My question is , if the the HTM system in modeled as non Spiking , where as the real brain is a spiking system which also has inhibitory neurons , how is this accounted in HTM ?
HTM has several steps of winners-take-all competition. In the spatial pooler, a winners-take-all competition selects a sparse set of maximally activated columns, and in the temporal memory, a winners-take-all competition selects the cells that were predicted in each column.
These competitive steps are implemented in the brain by inhibitory neurons that inhibit weakly-activated cells in response to the firing of strongly activated cells.
I don’t know if HTM fully takes in consideration the fact that there are multiple class of inhibitory neurons in the cortex. Apparently those interneurons seems to be quite different (in distribution and characteristics) . In particular L1-L2/3 seems to have a combination of two interneurons (called VIP and non-VIP), L4 has mostly PV interneurons, L5b-L6 has a mix of PV and SST (see fig 2 in ).
SP seems to fit into PV characteristics (large, low input resistance, targets pyramidal cells, etc…). In contrast, VIP interneurons targets other interneurons, has large input resistance, etc… Are those VIP useful for averaging activity across time to narrow-down a stable “temporal” pooling? Perhaps this is important … perhaps no…
 R. Tremblay, S. Lee, and B. Rudy, “GABAergic Interneurons in the Neocortex: From Cellular Properties to Circuits,” Neuron, vol. 91, no. 2, pp. 260–292, 2016.
There are many types of inhibitory neurons. As a group they comprise about 20% of the neurons in the neocortex. None are known to send an axon outside of the local region/column and therefore the general belief is they are not part of the flow of information but instead play a regulatory role. We don’t believe it is that simple. As Jake points out HTM requires fast inhibition in pretty much everything it does. The spatial pooler also requires minicolumn to minicolumn inhibition and it requires a special type of double inhibition to force all the cells in a minicolumn to learn the same basic receptive field. I have spent some time looking through the literature to see if inhibitory neurons can indeed do these things. For example, some inhibitory neurons that are believed to enforce minicolumns also have learned rfs similar to the excitatory cells in the minicolumn. This is what the SP needs. So far we have found what we need, but the literature on inhibitory neurons is not very complete.
We have not written up these findings anywhere. When creating SW models we don’t need to model the inhibitory neurons per se, we achieve the equivalent result via various coded rules. For example we can just enforce sparsity with a few lines of code and not model the inhibitory neurons that achieve this in the cortex.
There are multiple schools of thought about spiking.
- Individual spikes and the interval between individual spikes matter, they carry information. The main argument for this is it allows more information to be conveyed.
- The rate of spiking is what matters, this allows the neuron to send a scalar value.

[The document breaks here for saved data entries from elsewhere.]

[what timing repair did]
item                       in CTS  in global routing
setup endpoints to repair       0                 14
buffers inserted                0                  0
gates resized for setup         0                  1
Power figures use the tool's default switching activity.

- Neurons have different modes of spiking, such as minibursts vs. regular spiiking.
- Neurons are binary, either they are relatively active or most inactive.
- Neurons have another depolarized state, which plays a key role in network activity.

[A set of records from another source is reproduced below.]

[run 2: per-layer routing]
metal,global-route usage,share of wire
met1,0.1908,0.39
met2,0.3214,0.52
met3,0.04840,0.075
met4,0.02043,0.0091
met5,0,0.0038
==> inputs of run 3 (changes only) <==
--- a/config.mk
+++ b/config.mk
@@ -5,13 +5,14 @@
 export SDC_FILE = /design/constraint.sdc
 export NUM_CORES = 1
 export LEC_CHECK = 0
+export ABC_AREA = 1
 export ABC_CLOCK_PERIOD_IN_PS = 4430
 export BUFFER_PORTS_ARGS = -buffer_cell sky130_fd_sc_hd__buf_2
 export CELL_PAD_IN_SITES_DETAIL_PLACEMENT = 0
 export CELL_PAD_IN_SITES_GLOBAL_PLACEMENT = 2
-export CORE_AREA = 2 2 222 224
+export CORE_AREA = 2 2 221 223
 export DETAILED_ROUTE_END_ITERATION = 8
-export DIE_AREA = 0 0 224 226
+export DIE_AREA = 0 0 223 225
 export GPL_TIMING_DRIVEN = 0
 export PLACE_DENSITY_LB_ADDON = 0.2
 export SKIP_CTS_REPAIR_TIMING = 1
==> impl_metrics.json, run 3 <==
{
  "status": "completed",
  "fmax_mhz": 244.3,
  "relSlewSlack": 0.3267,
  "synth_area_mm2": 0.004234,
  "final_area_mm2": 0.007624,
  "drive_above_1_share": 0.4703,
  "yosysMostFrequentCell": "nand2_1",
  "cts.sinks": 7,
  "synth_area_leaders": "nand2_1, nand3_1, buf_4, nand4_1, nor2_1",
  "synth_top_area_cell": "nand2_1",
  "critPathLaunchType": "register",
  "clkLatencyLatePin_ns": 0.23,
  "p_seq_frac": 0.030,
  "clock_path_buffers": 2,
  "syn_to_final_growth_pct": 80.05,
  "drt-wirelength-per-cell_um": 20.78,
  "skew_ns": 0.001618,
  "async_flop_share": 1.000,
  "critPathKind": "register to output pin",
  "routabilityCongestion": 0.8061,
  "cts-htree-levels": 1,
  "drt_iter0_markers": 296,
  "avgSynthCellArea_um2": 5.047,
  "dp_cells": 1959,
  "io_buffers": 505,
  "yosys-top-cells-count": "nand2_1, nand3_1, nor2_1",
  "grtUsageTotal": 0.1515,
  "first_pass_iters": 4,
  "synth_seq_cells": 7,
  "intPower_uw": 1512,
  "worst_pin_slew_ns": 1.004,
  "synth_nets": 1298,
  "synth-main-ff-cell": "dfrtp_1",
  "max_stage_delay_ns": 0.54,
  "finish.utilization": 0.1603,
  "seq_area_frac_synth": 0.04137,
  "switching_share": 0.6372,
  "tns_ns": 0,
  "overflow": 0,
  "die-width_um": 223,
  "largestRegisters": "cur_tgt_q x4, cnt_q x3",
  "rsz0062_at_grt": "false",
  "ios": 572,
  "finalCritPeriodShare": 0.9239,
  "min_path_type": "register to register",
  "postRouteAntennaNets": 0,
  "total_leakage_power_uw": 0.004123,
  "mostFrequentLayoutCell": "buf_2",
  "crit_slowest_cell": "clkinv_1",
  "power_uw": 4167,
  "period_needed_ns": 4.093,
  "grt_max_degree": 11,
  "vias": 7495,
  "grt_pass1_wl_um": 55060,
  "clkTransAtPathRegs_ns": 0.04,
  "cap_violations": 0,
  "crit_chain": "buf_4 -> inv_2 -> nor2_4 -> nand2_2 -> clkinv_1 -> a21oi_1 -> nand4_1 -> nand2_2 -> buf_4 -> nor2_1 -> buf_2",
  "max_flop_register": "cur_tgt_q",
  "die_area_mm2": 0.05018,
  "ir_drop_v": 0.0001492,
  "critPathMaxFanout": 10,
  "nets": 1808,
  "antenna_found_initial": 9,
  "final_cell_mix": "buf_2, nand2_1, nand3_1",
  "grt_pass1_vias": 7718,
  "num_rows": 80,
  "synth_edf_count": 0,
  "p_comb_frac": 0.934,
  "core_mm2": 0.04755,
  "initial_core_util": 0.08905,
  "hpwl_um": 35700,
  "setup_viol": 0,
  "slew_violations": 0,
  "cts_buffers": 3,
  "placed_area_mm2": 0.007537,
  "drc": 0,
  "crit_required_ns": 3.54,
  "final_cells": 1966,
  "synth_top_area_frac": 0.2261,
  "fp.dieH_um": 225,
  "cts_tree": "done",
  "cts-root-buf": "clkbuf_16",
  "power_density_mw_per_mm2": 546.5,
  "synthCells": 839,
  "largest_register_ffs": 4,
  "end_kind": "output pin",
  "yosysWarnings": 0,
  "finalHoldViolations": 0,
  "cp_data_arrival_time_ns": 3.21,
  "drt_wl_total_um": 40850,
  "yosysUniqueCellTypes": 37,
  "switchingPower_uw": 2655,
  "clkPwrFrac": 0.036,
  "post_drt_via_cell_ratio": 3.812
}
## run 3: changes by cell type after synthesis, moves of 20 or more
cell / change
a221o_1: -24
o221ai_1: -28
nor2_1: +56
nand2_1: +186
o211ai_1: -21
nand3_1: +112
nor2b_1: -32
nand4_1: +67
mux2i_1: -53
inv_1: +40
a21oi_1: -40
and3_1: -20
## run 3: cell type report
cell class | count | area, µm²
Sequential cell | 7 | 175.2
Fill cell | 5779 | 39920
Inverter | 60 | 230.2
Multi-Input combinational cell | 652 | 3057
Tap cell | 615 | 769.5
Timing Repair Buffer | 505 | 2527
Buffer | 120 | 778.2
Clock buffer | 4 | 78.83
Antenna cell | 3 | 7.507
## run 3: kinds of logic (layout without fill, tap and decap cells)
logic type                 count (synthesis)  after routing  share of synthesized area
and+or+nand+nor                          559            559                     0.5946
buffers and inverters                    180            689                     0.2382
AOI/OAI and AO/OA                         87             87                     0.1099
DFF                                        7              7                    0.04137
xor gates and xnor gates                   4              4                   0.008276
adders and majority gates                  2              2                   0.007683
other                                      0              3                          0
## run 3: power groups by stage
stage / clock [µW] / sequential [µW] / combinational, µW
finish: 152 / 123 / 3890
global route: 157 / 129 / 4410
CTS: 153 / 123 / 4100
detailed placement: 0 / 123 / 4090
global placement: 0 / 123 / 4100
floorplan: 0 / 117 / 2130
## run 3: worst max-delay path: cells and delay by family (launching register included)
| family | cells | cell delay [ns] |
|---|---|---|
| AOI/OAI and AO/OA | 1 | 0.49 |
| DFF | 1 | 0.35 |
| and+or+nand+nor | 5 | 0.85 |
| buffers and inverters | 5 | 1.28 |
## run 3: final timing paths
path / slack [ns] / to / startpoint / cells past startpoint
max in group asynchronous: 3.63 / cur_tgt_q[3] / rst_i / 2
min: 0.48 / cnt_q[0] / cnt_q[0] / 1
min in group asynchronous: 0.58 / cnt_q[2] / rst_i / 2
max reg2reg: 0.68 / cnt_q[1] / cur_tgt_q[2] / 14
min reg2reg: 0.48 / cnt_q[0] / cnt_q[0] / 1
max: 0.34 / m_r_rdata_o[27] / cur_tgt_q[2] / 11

#1 is not supported by biological observation.
There is biological support for #2 #3 #4 and #5.
HTM theory introduced #5 and also relies on #3 and #4.

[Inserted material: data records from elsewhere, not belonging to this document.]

<file path="src/rtl/mavg_pkg.sv">
// Shared constants, types and helpers for the moving-average filter.
// Imported by the delay line and the filter top level.
package mavg_pkg;

  localparam int MAVG_MAX_LOG2_TAPS = 6;

  // Wide enough to hold N for the largest legal window.
  typedef logic [MAVG_MAX_LOG2_TAPS:0] fill_t;

  function automatic int acc_width(input int width, input int log2_taps);
    return width + log2_taps;
  endfunction

endpackage

</file>
<file path="src/rtl/moving_avg_filter_if.sv">
// Sample stream and result bundle between the source, the filter and downstream logic.
// The master modport drives samples and flush; the slave modport is the filter.
interface moving_avg_filter_if #(
  parameter int WIDTH = 8
);
  logic                    clear;
  logic                    in_valid;
  logic signed [WIDTH-1:0] in_sample;
  logic                    out_valid;
  logic signed [WIDTH-1:0] result;
  logic                    primed;

  modport master (
    output clear, in_valid, in_sample,
    input  out_valid, result, primed
  );

  modport slave (
    input  clear, in_valid, in_sample,
    output out_valid, result, primed
  );
endinterface

</file>
<file path="src/rtl/mavg_delay_line.sv">
// N x WIDTH circular sample store; the entry at wr_ptr is the oldest sample
// and is presented combinationally so the running sum can retire it on the same edge.
module mavg_delay_line
  import mavg_pkg::*;
#(
  parameter int WIDTH     = 8,
  parameter int LOG2_TAPS = 2
) (
  input  logic                    CLK100MHZ,
  input  logic                    reset,
  input  logic                    flush,
  input  logic                    we,
  input  logic [LOG2_TAPS-1:0]    wr_ptr,
  input  logic signed [WIDTH-1:0] din,
  output logic signed [WIDTH-1:0] oldest
);

  localparam int N = 1 << LOG2_TAPS;

  logic signed [WIDTH-1:0] mem [N];

  always_ff @(posedge CLK100MHZ or posedge reset) begin
    if (reset) begin
      for (int i = 0; i < N; i++) mem[i] <= '0;
    end else if (flush) begin
      for (int i = 0; i < N; i++) mem[i] <= '0;
    end else if (we) begin
      mem[wr_ptr] <= din;
    end
  end

  assign oldest = mem[wr_ptr];

endmodule

</file>
<file path="src/rtl/moving_avg_filter.sv">
// N-tap boxcar filter with running sum, warm-up flag and synchronous flush.
// Define MAVG_ROUND_EN to round half toward +inf instead of flooring the average.
module moving_avg_filter
  import mavg_pkg::*;
#(
  parameter int WIDTH     = 8,
  parameter int LOG2_TAPS = 2
) (
  input logic                 CLK100MHZ,
  input logic                 reset,
  moving_avg_filter_if.slave  bus
);

  localparam int N  = 1 << LOG2_TAPS;
  localparam int AW = acc_width(WIDTH, LOG2_TAPS);

  logic [LOG2_TAPS-1:0]    wr_ptr;
  fill_t                   fill;
  fill_t                   fill_next;
  logic signed [AW-1:0]    sum;
  logic signed [AW-1:0]    sum_next;
  logic signed [WIDTH-1:0] oldest;
  logic signed [WIDTH-1:0] avg;
  logic                    accept;

  assign accept = bus.in_valid & ~bus.clear;

  mavg_delay_line #(
    .WIDTH     (WIDTH),
    .LOG2_TAPS (LOG2_TAPS)
  ) u_delay_line (
    .CLK100MHZ (CLK100MHZ),
    .reset     (reset),
    .flush     (bus.clear),
    .we        (accept),
    .wr_ptr    (wr_ptr),
    .din       (bus.in_sample),
    .oldest    (oldest)
  );

  // Zeroed entries retire as 0, so the sum is exact while the window fills.
  assign sum_next = sum
                  + {{LOG2_TAPS{bus.in_sample[WIDTH-1]}}, bus.in_sample}
                  - {{LOG2_TAPS{oldest[WIDTH-1]}}, oldest};

  assign fill_next = (fill == fill_t'(N)) ? fill : fill + 1'b1;

`ifdef MAVG_ROUND_EN
  localparam logic [AW:0] HALF = (AW+1)'(1) << (LOG2_TAPS - 1);
  logic signed [AW:0] rnd;
  assign rnd = {sum_next[AW-1], sum_next} + HALF;
  assign avg = WIDTH'(rnd >>> LOG2_TAPS);
`else
  assign avg = WIDTH'(sum_next >>> LOG2_TAPS);
`endif

  always_ff @(posedge CLK100MHZ or posedge reset) begin
    if (reset) begin
      sum           <= '0;
      fill          <= '0;
      wr_ptr        <= '0;
      bus.result    <= '0;
      bus.out_valid <= 1'b0;
    end else if (bus.clear) begin
      sum           <= '0;
      fill          <= '0;
      wr_ptr        <= '0;
      bus.result    <= '0;
      bus.out_valid <= 1'b0;
    end else if (accept) begin
      sum           <= sum_next;
      fill          <= fill_next;
      wr_ptr        <= wr_ptr + 1'b1;
      bus.result    <= avg;
      bus.out_valid <= (fill_next == fill_t'(N));
    end else begin
      bus.out_valid <= 1'b0;
    end
  end

  assign bus.primed = (fill == fill_t'(N));

endmodule

</file>
<file path="src/flat_wrapper.sv">
// flat-port wrapper written by rule: the top's interface ports become plain ports
module moving_avg_filter_flat import mavg_pkg::*;
#(
  parameter int WIDTH     = 8,
  parameter int LOG2_TAPS = 2
)
  (CLK100MHZ, reset, bus_clear, bus_in_valid, bus_in_sample, bus_out_valid, bus_result, bus_primed);
  moving_avg_filter_if #(.WIDTH(WIDTH)) bus_i ();
  input logic CLK100MHZ;
  input logic reset;
  input wire logic [$bits(bus_i.clear)-1:0] bus_clear;
  input wire logic [$bits(bus_i.in_valid)-1:0] bus_in_valid;
  input wire logic [$bits(bus_i.in_sample)-1:0] bus_in_sample;
  output wire logic [$bits(bus_i.out_valid)-1:0] bus_out_valid;
  output wire logic [$bits(bus_i.result)-1:0] bus_result;
  output wire logic [$bits(bus_i.primed)-1:0] bus_primed;
  assign bus_i.clear = bus_clear;
  assign bus_i.in_valid = bus_in_valid;
  assign bus_i.in_sample = bus_in_sample;
  assign bus_out_valid = bus_i.out_valid;
  assign bus_result = bus_i.result;
  assign bus_primed = bus_i.primed;
  moving_avg_filter #(.WIDTH(WIDTH), .LOG2_TAPS(LOG2_TAPS)) u_core (.CLK100MHZ(CLK100MHZ), .reset(reset), .bus(bus_i));
endmodule
</file>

Our approach is to introduce biological detail when the theory requires it. So far we have not found a need for #2. Even if the brain uses #2, SDRs can achieve the same result without rate encoding. However, just last week we found a theoretical need for rate encoding (#2) in how grid cells learn. It came from reading the SLAM paper Jake recommended. If we implement this learning feature we may still decide to model the feature using neurons without rate encoding, because…
There are many people interested in building HW for AI and machine intelligence. When creating HW there is a huge advantage to making neuron output binary, or multi-state, but not scalar.
@jhawkins i think HTM can also support spikes when we put all spikes into an integrator, which converts spikes and time interval between spikes into scalar values or we need a special spikes encoder!
Hey Deric. In response to your withdrawn question about active dendrite properties. Check out Jeff and Subutai’s paper on exactly that:
Why Neurons Have Thousands of Synapses, A Theory of Sequence Memory in Neocortex. https://arxiv.org/abs/1511.00083
In short, local regions of the dendrite can act as individual nonlinear pattern detectors, allowing each cell to predict its own activity by learning hundreds of different sparse patterns.
Thanks jake , it clears out most of my questions.